Monsoon Mansion by Cinelle Barnes
Growing up in a stately home reflecting her mother’s social aspirations and the excessive evidence of her father’s self-made success, the author’s storybook life was destroyed when a monsoon hit, her father left and her fantasy childhood disappeared.
Rough Beauty: Forty Seasons of Mountain Living by Karen Auvinen
During a difficult time, the author fled to a primitive cabin in the Rockies to live in solitude as a writer, but when fire incinerated every work she had ever written she embarked on a journey to reconcile her desire to be alone with her need for community.

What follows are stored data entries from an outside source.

File: src/rtl/az_controller.sv
// az_controller: auto-zero sequencer on the initiator side of the ADC measure handshake.
// It switches azmux between the signal (HI) and zero (LO) inputs and waits for the input to settle.
// It triggers one measurement per phase and emits a stamped sample_valid pulse for each one.
//
// Handshake: adc_measure_start_o is held high for START_HOLD cycles to request a measurement.
// The adc drops adc_measure_done_i while it is busy. It then pulses done high for one cycle at
// completion. Only a done level seen in WAIT counts; a done level in IDLE/SETTLE/START is ignored.
module az_controller #(
  parameter logic [3:0]  AZMUX_HI       = 4'b0001,
  parameter logic [3:0]  AZMUX_LO       = 4'b0010,
  parameter logic [3:0]  AZMUX_OFF      = 4'b0000,
  parameter int unsigned START_HOLD     = 4,
  parameter int unsigned TIMEOUT_MARGIN = 1024
) (
  input  logic        clk_i,
  input  logic        reset_i,
  input  logic        run_i,
  input  logic        az_mode_i,
  input  logic [31:0] clk_settle_duration_i,
  input  logic [31:0] clk_sample_duration_i,
  input  logic        adc_measure_done_i,
  output logic        adc_measure_start_o,
  output logic [3:0]  azmux_o,
  output logic        sample_valid_o,
  output logic        sample_is_hi_o,
  output logic [15:0] sample_seq_o,
  output logic        timeout_err_o,
  output logic [5:0]  monitor_o,
  output logic [2:0]  state_o
);

  typedef enum logic [2:0] {
    S_IDLE   = 3'd0,
    S_SETTLE = 3'd1,
    S_START  = 3'd2,
    S_WAIT   = 3'd3,
    S_DONE   = 3'd4
  } state_t;

  localparam logic [7:0]  HOLD_LOAD = 8'(START_HOLD - 1);
  localparam logic [32:0] MARGIN    = 33'(TIMEOUT_MARGIN);

  state_t      state_q, state_d;
  logic        phase_hi_q, phase_hi_d;
  logic [31:0] cnt_q, cnt_d;
  logic [7:0]  hold_q, hold_d;
  logic [31:0] tmo_q, tmo_d;
  logic        start_q, start_d;
  logic [3:0]  azmux_q, azmux_d;
  logic        valid_q, valid_d;
  logic        is_hi_q, is_hi_d;
  logic [15:0] seq_q, seq_d;
  logic        err_q, err_d;
  logic        run_q;
  logic [5:0]  mon_q, mon_d;

  logic [32:0] tmo_sum;
  logic [31:0] tmo_load;
  logic        run_rise;

  // Timeout load saturates instead of wrapping for very long sample durations.
  always_comb begin
    tmo_sum  = {1'b0, clk_sample_duration_i} + MARGIN;
    tmo_load = tmo_sum[32] ? 32'hFFFF_FFFF : tmo_sum[31:0];
    run_rise = run_i & ~run_q;
  end

  // State register and all registered outputs.
  always_ff @(posedge clk_i or posedge reset_i) begin
    if (reset_i) begin
      state_q    <= S_IDLE;
      phase_hi_q <= 1'b0;
      cnt_q      <= '0;
      hold_q     <= '0;
      tmo_q      <= '0;
      start_q    <= 1'b0;
      azmux_q    <= AZMUX_OFF;
      valid_q    <= 1'b0;
      is_hi_q    <= 1'b0;
      seq_q      <= '0;
      err_q      <= 1'b0;
      run_q      <= 1'b0;
      mon_q      <= '0;
    end else begin
      state_q    <= state_d;
      phase_hi_q <= phase_hi_d;
      cnt_q      <= cnt_d;
      hold_q     <= hold_d;
      tmo_q      <= tmo_d;
      start_q    <= start_d;
      azmux_q    <= azmux_d;
      valid_q    <= valid_d;
      is_hi_q    <= is_hi_d;
      seq_q      <= seq_d;
      err_q      <= err_d;
      run_q      <= run_i;
      mon_q      <= mon_d;
    end
  end

  // Next-state and next-output logic for the sequencer.
  always_comb begin
    state_d    = state_q;
    phase_hi_d = phase_hi_q;
    cnt_d      = cnt_q;
    hold_d     = hold_q;
    tmo_d      = tmo_q;
    start_d    = start_q;
    azmux_d    = azmux_q;
    valid_d    = 1'b0;
    is_hi_d    = is_hi_q;
    seq_d      = seq_q;
    err_d      = err_q;

    // A fresh run request clears a previous timeout; a new timeout below still wins.
    if (run_rise) err_d = 1'b0;

    case (state_q)
      S_IDLE: begin
        start_d = 1'b0;
        azmux_d = AZMUX_OFF;
        if (run_i) begin
          phase_hi_d = 1'b1;
          azmux_d    = AZMUX_HI;
          cnt_d      = clk_settle_duration_i;
          state_d    = S_SETTLE;
        end
      end
      S_SETTLE: begin
        if (cnt_q == 32'd0) begin
          start_d = 1'b1;
          hold_d  = HOLD_LOAD;
          state_d = S_START;
        end else begin
          cnt_d = cnt_q - 32'd1;
        end
      end
      S_START: begin
        if (hold_q == 8'd0) begin
          start_d = 1'b0;
          tmo_d   = tmo_load;
          state_d = S_WAIT;
        end else begin
          hold_d = hold_q - 8'd1;
        end
      end
      S_WAIT: begin
        if (adc_measure_done_i) begin
          valid_d = 1'b1;
          is_hi_d = phase_hi_q;
          seq_d   = seq_q + 16'd1;
          state_d = S_DONE;
        end else if (tmo_q == 32'd0) begin
          err_d   = 1'b1;
          azmux_d = AZMUX_OFF;
          state_d = S_IDLE;
        end else begin
          tmo_d = tmo_q - 32'd1;
        end
      end
      S_DONE: begin
        if (!run_i) begin
          azmux_d = AZMUX_OFF;
          state_d = S_IDLE;
        end else if (az_mode_i) begin
          phase_hi_d = ~phase_hi_q;
          azmux_d    = phase_hi_q ? AZMUX_LO : AZMUX_HI;
          cnt_d      = clk_settle_duration_i;
          state_d    = S_SETTLE;
        end else if (!phase_hi_q) begin
          // Leaving alternate mode while on LO: return to HI and let it settle.
          phase_hi_d = 1'b1;
          azmux_d    = AZMUX_HI;
          cnt_d      = clk_settle_duration_i;
          state_d    = S_SETTLE;
        end else begin
          start_d = 1'b1;
          hold_d  = HOLD_LOAD;
          state_d = S_START;
        end
      end
      default: begin
        start_d = 1'b0;
        azmux_d = AZMUX_OFF;
        state_d = S_IDLE;
      end
    endcase

    mon_d = {err_d, (state_d == S_SETTLE), valid_d, is_hi_d, adc_measure_done_i, start_d};
  end

  assign adc_measure_start_o = start_q;
  assign azmux_o             = azmux_q;
  assign sample_valid_o      = valid_q;
  assign sample_is_hi_o      = is_hi_q;
  assign sample_seq_o        = seq_q;
  assign timeout_err_o       = err_q;
  assign monitor_o           = mon_q;
  assign state_o             = state_q;

endmodule

File: config.mk
export PLATFORM = sky130hd
export DESIGN_NAME = az_controller
export DESIGN_NICKNAME = d
export VERILOG_FILES = /design/src/rtl/az_controller.sv
export SDC_FILE = /design/constraint.sdc
export NUM_CORES = 1
export LEC_CHECK = 0
export ABC_AREA = 1
export CAP_MARGIN = 20
export CORE_ASPECT_RATIO = 1.5
export CORE_UTILIZATION = 41
export CTS_BUF_LIST = sky130_fd_sc_hd__clkbuf_8
export CTS_CLUSTER_SIZE = 24
export DETAILED_ROUTE_END_ITERATION = 8
export SLEW_MARGIN = 10
export SYNTH_ARGS = -nofsm -noshare
export SYNTH_HDL_FRONTEND = slang
export SYNTH_SLANG_ARGS = --single-unit
export TNS_END_PERCENT = 30
File: constraint.sdc
create_clock -name clk_i -period 3.7 [get_ports clk_i]
set_input_delay 0.555 -clock clk_i [delete_from_list [all_inputs] [get_ports clk_i]]
set_output_delay 0.555 -clock clk_i [all_outputs]
set_load 0.1 [all_outputs]
=== Word level (Yosys, flattened, before mapping) ===
Index checks and enable logic that the tools add are counted.

* Memory bits (writable): 0
* Word-level logic and storage cells: 107
* Output and inout port bits: 33
* Input port bits: 69
* Memory bits (read-only): 0
* Latch bits: 0
* Register bits: 107
* Memories kept: 0

* Multipliers: 0
* Eq/ne operators: 18
* Div/mod/pow operators: 0
* Shift operators: 0
* $lt $le $gt $ge: 0
* Bitwise gates (word level): 4
* Mux-type cells: 52
* Reductions and logical operators: 15
* Add/subtract/negate cells: 5

{| class="wikitable"
|+ Operators by type and width
! kind !! number
|-
| $mux W32 || 9
|-
| $pmux W32 S3 || 1
|-
| $logic_not A32 Y1 || 2
|-
| $pmux W32 S2 || 1
|-
| $sub A32 B1 Y32 const B || 2
|-
| $mux W8 || 5
|-
| $add A32 B11 Y33 const B || 1
|-
| $pmux W8 S3 || 1
|-
| $ne A2 B2 Y1 const B || 11
|-
| $mux W4 || 5
|-
| $mux W1 || 17
|-
| $add A16 B1 Y16 const B || 1
|-
| $pmux W4 S4 || 1
|-
| $mux W3 || 5
|-
| $pmux W3 S5 || 1
|-
| $logic_not A8 Y1 || 1
|-
| $mux W2 || 4
|-
| $reduce_and A4 Y1 || 2
|-
| $sub A8 B1 Y8 const B || 1
|-
| $eq A3 B1 Y1 const B || 2
|-
| $eq A3 B2 Y1 const B || 2
|-
| $reduce_and A6 Y1 || 1
|-
| $reduce_bool A3 Y1 || 2
|-
| $reduce_and A5 Y1 || 1
|-
| 12 further kinds || 15
|}

=== Longest topological paths before layout ===
Gate-level depths: netlist of the first run.

* Depth after elaboration: 6
* Gate-level depth with buffers: 13
* Depth with buffers taken out: 12

=== Worst setup path before layout of the first run ===
OpenSTA, ideal clock, no wires.

* Path kind: register -> register
* Start point: reg state_q[1] (netlist: state_o[1])
* End point: reg seq_q[14] (netlist: sample_seq_o[14])
* Period minus slack after synthesis: 2.227 ns
* Setup time: 0.158 ns
* Cell stages (with the launch flop): 9
* Path slack: 1.473 ns
* Path buffers: 0
* Data arrival time: 2.069 ns
* Data required time: 3.542 ns
* Cell sequence: dfrtp_1 -> nand3_4 -> nor2_8 -> inv_2 -> nor2_4 -> nand3_1 -> nor2_2 -> nand2_1 -> xnor2_1

* Cells in the longest elaborated chain, start to end: 2

{| class="wikitable"
|+ Ends and longest elaborated chain
! item !! line !! RTL
|-
| start, declared || 43 || <nowiki>state_t state_q, state_d;</nowiki>
|-
| start signal, assigned || 85 || <nowiki>state_q <= state_d;</nowiki>
|-
| $eq A3 B2 Y1 || 118 || <nowiki>case (state_q)</nowiki>
|-
| $reduce_and A2 Y1 (no source line) || n/a ||
|-
| end signal, assigned || 94 || <nowiki>seq_q <= seq_d;</nowiki>
|-
| end, declared || 52 || <nowiki>logic [15:0] seq_q, seq_d;</nowiki>
|}

Every way passes these cells.
A chain may end at the register's enable or synchronous reset.

=== Worst setup path after layout of the first run ===
* Start point: reg state_q[0] (netlist: state_o[0])
* End point: out state_o[0]

{| class="wikitable"
|+ RTL lines
! item !! line !! RTL
|-
| end, declared || 29 || <nowiki>output logic [2:0] state_o</nowiki>
|}

No word-level cell between the ends.

==> summary.md, run 1 <==
| Metric | Value |
|---|---|
| Placed insts | 1472 |
| Sequential element share of the synthesized area | 33.7% |
| P_int | ~0.0030 W |
| Final Cell Area | ~8800 sq um |
| Slowest stage cell, crit path | clkdlybuf4s50_1 |
| CTS root buffer | clkbuf_8 |
| Syn_area_per_cell | 6.33 sq um |
| Final hold viol count | 0 |
| Final-layout fill cell count | 1907 |
| Post-synth EDFFs | 0 |
| CTS Hold Buffers Added | 0 |
| Comb power frac | slightly below 60% |
| Number of buffers created by CTS | 9 |
| R2R Path Start | tmo_q[0]$_DFFE_PP0P_ |
| Final HPWL from detailed placement | 15900 microns |
| Die ar. | 18800 sq um |
| Status | finished, final reports clean |
| Psw | around 0.0036 W |
| Crit Path Max Fanout | 5 |
| Syn Inst Count | 1183 |
| Crit-path max cell delay | 1.20 ns |
| WL per Instance | 14.2 microns |
| Final Critical Period | about 2.7 ns |
| GRT Overall Usage | 23.3% |
| Critical path type | flop to output port |
| Die Y | 168 microns |
| Crit path DAT | 2.10 ns |
| Worst Hold Path EP | sample_seq_o[15]$_DFFE_PP0P_ |
| Hold Crit Depth | 1 |
| Ant. Diodes | 0 |
| Clock Sinks | 101 |
| Req. time, crit path | 3.14 ns |
| Max Slew Vio Count | 0 |
| Core Region | 17900 sq um |
| CP Buf/Inv Count | 1 |
| Period utilisation layout | 71.7% |
| Placed cell area | 8590 sq um |
| Worst-path cell chain | clkdlybuf4s50_1 |
| Chip width | between 100 and 150 microns |
| Total gr overflow | 0 |
| Post-CTS Setup Inserts | 0 |
| Max_cap viols | 0 |
| Terminus of the critical flop-to-flop path | tmo_q[21]$_DFFE_PP0P_ |
| Mapped cell area | between 7000 and 8000 sq um |
| Via count | 7416 |
| Hold path startpoint | sample_seq_o[15]$_DFFE_PP0P_ |
| Pwr Density | approximately 750 nW/um^2 |
| LEAKAGE | 4.22 nW |
| Vias in the first global route | 7197 |
| Final setup viols | 0 |
| Total negative slack | 0 ns |
| Site Rows | 60 |
| Synth warn | 0 |
| Final Skew | 0.0223 ns |
| Area grow syn2layout | 17.0% |
| Clk buf depth | 2 |
| Vias per cell | around 5.0 |
| GPL Wtd Cong | around 0.97 |
| Final core occ | 48.9% |
| Fraction of registers with async set/reset | 100% |
| Routed WL | approximately 21000 microns |
| Starting Density | 41.8% |
| TritonRoute pass-1 iters | 4 |
| Seq cells post-synth | 101 |
| Ports | 102 |
| Maximum clock frequency | 377 MHz |
| Pin count of the biggest net entering global routing | 52 |
| Final std cells w/o fill | 1488 |
| Sw Share | 54.8% |
| DRT iter0 DRCs | 375 |
| Cell family with most CP delay | buffers and inverters |
| Share of layout cells above drive strength 1 | under 10% |
| RSZ-0062 raised after global routing | no |
| CP endpoint kind | output port |
| Clock Latency Late Sink | between 0.3 and 0.4 ns |
| Worst R2R Path Depth | 10 |
| Initial antenna violation count | 0 |
| Post_cts resized | 0 |
| CTS tree | done |
| Unique masters post-synth | 40 |
| First-pass GRT wire length | 34900 microns |
| ANT nets after route | 0 |
| Htree depth | 3 |
| DRC viols | 0 |
| Startpoint types | flop |
| Buffers on Ports | 99 |
| Power share of the clock group | between 10% and 20% |
| Worst hold path type | flop to flop |
| Main synth FF type | dfrtp_1 |
| CTS clk-pin slew, worst paths | between 0.1 and 0.15 ns |
| Tightest Pin Transition | 1.00 ns |
| Final #Nets | 1340 |
| Rel. slew slack | 33.0% |
| Worst-case vdd ir drop | just over 400 uV |
| Fraction of power consumed by sequential logic | between 30% and 40% |
| R2R Setup Slk | between 1 and 1.5 ns |
==> cell usage after synthesis (3+ instances only) <==
master    number  share of area [%]
a21oi_1       16                1.1
a31oi_1        3               0.25
buf_2          8               0.53
buf_4          7               0.70
buf_6          7                1.1
clkbuf_1      11               0.55
dfrtp_1      101                 34
ha_1           5               0.84
inv_1        107                5.4
inv_2          7               0.35
nand2_1      441                 22
nand2_2        7               0.58
nand3_1       87                5.8
nand3b_1       5               0.50
nand4_1       21                1.8
nor2_1       171                8.6
nor2_2        18                1.5
nor3_1         7               0.47
o21ai_0       44                2.9
o21ai_1       31                2.1
o21ai_2        8               0.94
o21bai_1       8               0.80
or2_2          6               0.50
xnor2_1        9                1.1
xor2_1        29                3.4
==> flip-flops by register name (all words and copies together) (netlist names) <==
register	count
monitor_o	5
cnt_q	32
run_q	1
azmux_o	2
hold_q	8
timeout_err_o	1
sample_seq_o	16
phase_hi_q	1
state_o	3
tmo_q	32
==> per-stage QoR <==
stage | setup slack, ns | total power, W | hold WS, ns
after global placement | 0.997 | 0.00585 | 0.455
after global routing | 0.989 | 0.00719 | 0.498
after detailed placement | 0.922 | 0.00590 | 0.456
after floorplan | 0.498 | 0.00506 | 0.452
final | 1.05 | 0.00656 | 0.474
after CTS | 1.02 | 0.00662 | 0.476
==> power groups by stage <==
stage / Clock (W) / Sequential, W / Combinational (W)
3_5_place_dp: 0 / 0.00209 / 0.00381
4_1_cts: 0.000722 / 0.00207 / 0.00383
6_report: 0.000694 / 0.00208 / 0.00379
3_3_place_gp: 0 / 0.00209 / 0.00376
2_1_floorplan: 0 / 0.00238 / 0.00269
5_1_grt: 0.000756 / 0.00215 / 0.00429
==> logic make-up (layout without fill, tap and decap cells) <==
kind of cell / after synthesis / count (layout) / share of synthesized area [%]
compound gates: 116 / 116 / 8.87
xor+xnor: 38 / 38 / 4.44
fa+ha+maj: 5 / 5 / 0.835
buf+inv: 149 / 236 / 8.67
flops: 101 / 101 / 33.7
mux: 1 / 1 / 0.134
other cells: 1 / 2 / 0.0501
simple gates: 772 / 772 / 43.3
==> worst register-to-register path: stages, from the launching register on <==
cell	delay, ns
dfrtp_1	0.38
inv_1	0.13
ha_1	0.35
nand2_2	0.17
nor2_4	0.19
nand2_2	0.10
nor2_1	0.11
nor2_1	0.09
o21bai_4	0.60
nand2_1	0.12
nand2_1	0.09
==> worst max-delay path by stage <==
stage,from,endpoint,slack (ns),cells past startpoint
2_1_floorplan,reset_i,azmux_o[0]$_DFFE_PP0P_,0.50,1
3_3_place_gp,clk_sample_duration_i[10],tmo_q[24]$_DFFE_PP0P_,1.0,10
3_5_place_dp,clk_sample_duration_i[10],tmo_q[24]$_DFFE_PP0P_,0.92,10
4_1_cts,state_o[0]$_DFF_PP0_,state_o[0],1.02,1
5_1_grt,state_o[1]$_DFF_PP0_,state_o[1],0.99,1
6_report,state_o[0]$_DFF_PP0_,state_o[0],1.05,1
==> cells in the final DEF (no fill, tap or decap), types with 2 or more instances in the layout <==
master             n
clkdlybuf4s50_1   99
o21ai_0           44
o31ai_1            2
nand3_4            2
ha_1               5
nand3b_1           5
clkbuf_8           9
nand2_2            7
buf_4              6
nor2_4             2
a21oi_2            2
a21oi_1           16
dfrtp_1          101
o21ai_1           31
a31oi_1            3
inv_1            106
nor3_1             7
conb_1             2
nand2_1          441
o21bai_1           8
clkinv_2           2
nand3_1           87
nor2_2            18
nand4_1           21
inv_2              7
xnor2_1            9
inv_6              2
or2_2              6
clkinv_4           2
nor2_1           171
xor2_1            29
o21ai_2            8
==> routing by layer <==
layer,vias to the layer above,global-route usage (%),part of all wire (%)
li1,3872,-,-
met1,3331,25.0,39
met2,167,44.8,53
met3,46,2.14,2.7
met4,0,11.9,4.6
met5,-,0,0
==> layout make-up <==
cell class / count / area, sq um / area share, %
clock buffers: 9 / 124 / 1.41
clock inverters: 7 / 56.3 / 0.642
inverters: 115 / 434 / 4.95
multi-input cells: 934 / 4320 / 49.3
flip-flops and latches: 101 / 2530 / 28.8
well taps: 217 / 272 / 3.10
repair buffers: 105 / 1040 / 11.8
Note: power is estimated with default switching activity, not from simulation.
==> run 2, diff against run 1 <==
clock period = 2.7 ns   (was 3.7 ns; I/O delays follow)
==> run 2 against run 1 <==
  * Via count rose by 1.7%
  * Sequential cell count is the same
  * Worst hold slack lost 0.060 ns
  * First-iteration DRC count down 2.9%
  * Combinational power up 40%
  * Clock skew decreased by 0.0032 ns
  * Register-to-register slack got worse by 0.75 ns
  * Design area up 0.27%
  * Die area unchanged
  * Clock power rose by 42%
==> summary.md, run 2 (synthesis results as in run 1) <==
| Metric | Value |
|---|---|
| Final-layout fill cell count | 1927 (+1.0%) |
| Final std cells w/o fill | 1495 (+0.47%) |
| GRT Overall Usage | 23.6% (+0.26 points) |
| Commonest non-fill, non-tap cell in the layout | nand2_1 |
| Max Slew Vio Count | 0 (unchanged) |
| ANT nets after route | 0 (unchanged) |
| Critical path type | flop to flop |
| Slowest stage cell, crit path | dfrtp_1 |
| Core Region | 17900 sq um (unchanged) |
| Crit Path Max Fanout | 26 (+21) |
| Vias per cell | 5.05 (+1.2%) |
| TritonRoute pass-1 iters | 5 (+1) |
| Post_cts resized | 0 (unchanged) |
| Routed WL | 21500 microns (+1.8%) |
| Pwr Density | 1040 nW/um^2 (+39%) |
| Worst-case vdd ir drop | 500 uV (+21%) |
| Maximum clock frequency | 464 MHz |
| Tightest Pin Transition | 0.604 ns (-0.399 ns) |
| Area grow syn2layout | 17.4% |
| Vias in the first global route | 7287 (+1.3%) |
| Starting Density | 41.8% (unchanged) |
| CP endpoint kind | flop |
| Clock Sinks | 101 (unchanged) |
| Final #Nets | 1347 (+0.52%) |
| Pin count of the biggest net entering global routing | 60 (+15%) |
| Chip width | 112 microns (unchanged) |
| Htree depth | 3 (unchanged) |
| R2R Path Start | tmo_q[21]$_DFFE_PP0P_ |
| Routed wl met3 | 635 microns (+12%) |
| Cell family with most CP delay | simple AND/OR/NAND/NOR gates |
| CTS tree | done |
| Total gr overflow | 0 (unchanged) |
| Post-CTS Setup Inserts | 0 (unchanged) |
| Final HPWL from detailed placement | 16500 microns (+3.4%) |
| Site Rows | 60 (unchanged) |
| WL per Instance | 14.4 microns (+1.3%) |
| Placed insts | 1479 (+0.48%) |
| DRT iter0 DRCs | 364 (-2.9%) |
| Initial antenna violation count | 0 (unchanged) |
| Final hold viol count | 0 (unchanged) |
| LEAKAGE | 4.31 nW (+2.1%) |
| Critical path startpoint | tmo_q[21]$_DFFE_PP0P_ |
| RSZ-0062 raised after global routing | no |
| Ant. Diodes | 0 (unchanged) |
| Status | finished, final reports clean |
| Final setup viols | 0 (unchanged) |
| CP Buf/Inv Count | 1 (unchanged) |
| Clock Latency Late Sink | 0.38 ns (about the same) |
| Via count | 7543 (+1.7%) |
| Period utilisation layout | about four fifths |
| Crit path DAT | 2.47 ns (+0.37 ns) |
| Most frequent cells in the layout | nand2_1 (441), nor2_1 (171), inv_1 (106), dfrtp_1 (101), nand3_1 (87) |
| Uppermost routed layer | met4 |
| Final Critical Period | 2.15 ns |
| Total negative slack | 0 ns (unchanged) |
| CTS Hold Buffers Added | 0 (unchanged) |
| Wire length on met1 | 8110 microns (-2.9%) |
| CTS root buffer | clkbuf_8 |
| First-pass GRT wire length | 35000 microns (+0.44%) |
| DRC viols | 0 (unchanged) |
| Die ar. | 18800 sq um (unchanged) |
| Clk buf depth | 2 (unchanged) |
| GPL Wtd Cong | 0.980 (+0.82%) |
| Share of layout cells above drive strength 1 | 9.15% (+2.9 points) |
| Final Skew | 0.0191 ns (-0.00322 ns) |
| Rel. slew slack | 59.4% (+26 points) |
| Max_cap viols | 0 (unchanged) |
| Req. time, crit path | 3.02 ns (-0.12 ns) |
| Crit-path max cell delay | 0.47 ns (-0.73 ns) |
| Worst-path cell chain | nor2_1 -> nand2_1 -> nor2_1 -> nand2_1 -> nor2_1 -> nor2_1 -> o21bai_4 -> buf_4 -> nand2_1 -> nand2_1 |
| Worst hold path type | input pin to asynchronous set/reset pin |
| Startpoint types | flop |
| Number of buffers created by CTS | 9 (unchanged) |
| Buffers on Ports | 99 (unchanged) |
| CTS clk-pin slew, worst paths | 0.11 ns (about the same) |
| Ports | 102 (unchanged) |
| Metal2 WL | 11500 microns (+2.3%) |
| Die Y | 168 microns (unchanged) |
==> run 2: cell types whose count changed in the layout (fill, tap and decap cells not counted), sizes merged <==
| cell | previous run | this run |
|---|---|---|
| buf | 6 | 44 |
| clkdlybuf4s50 | 99 | 68 |
| clkinv | 5 | 3 |
| clkinvlp | 0 | 2 |
==> run 2: worst reg2reg max path, stage by stage (launching register included) <==
cell	delay (ns)
dfrtp_1	0.47
nor2_1	0.22
nand2_1	0.08
nor2_1	0.32
nand2_1	0.17
nor2_1	0.11
nor2_1	0.08
o21bai_4	0.13
buf_4	0.32
nand2_1	0.11
nand2_1	0.08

A Little Piece of Light: A Memoir of Hope, Prison and Life Unbound by Donna Hylton
In 1986, at the age of nineteen, the author took part in a horrific act and was sentenced twenty-five years to life for kidnapping and second-degree murder, ultimately facing the truth about the crime with the help of the family she found inside prison and emerging as a leading advocate for criminal justice reform.
No Way Home: A Memoir of Life on the Run by Tyler Wetherall
In 1985, the author’s parents went on the run with three young children, travelling across Europe and assuming different identities until on her twelfth birthday, Scotland Yard captured her drug-trafficking father on the Caribbean island of Saint Lucia.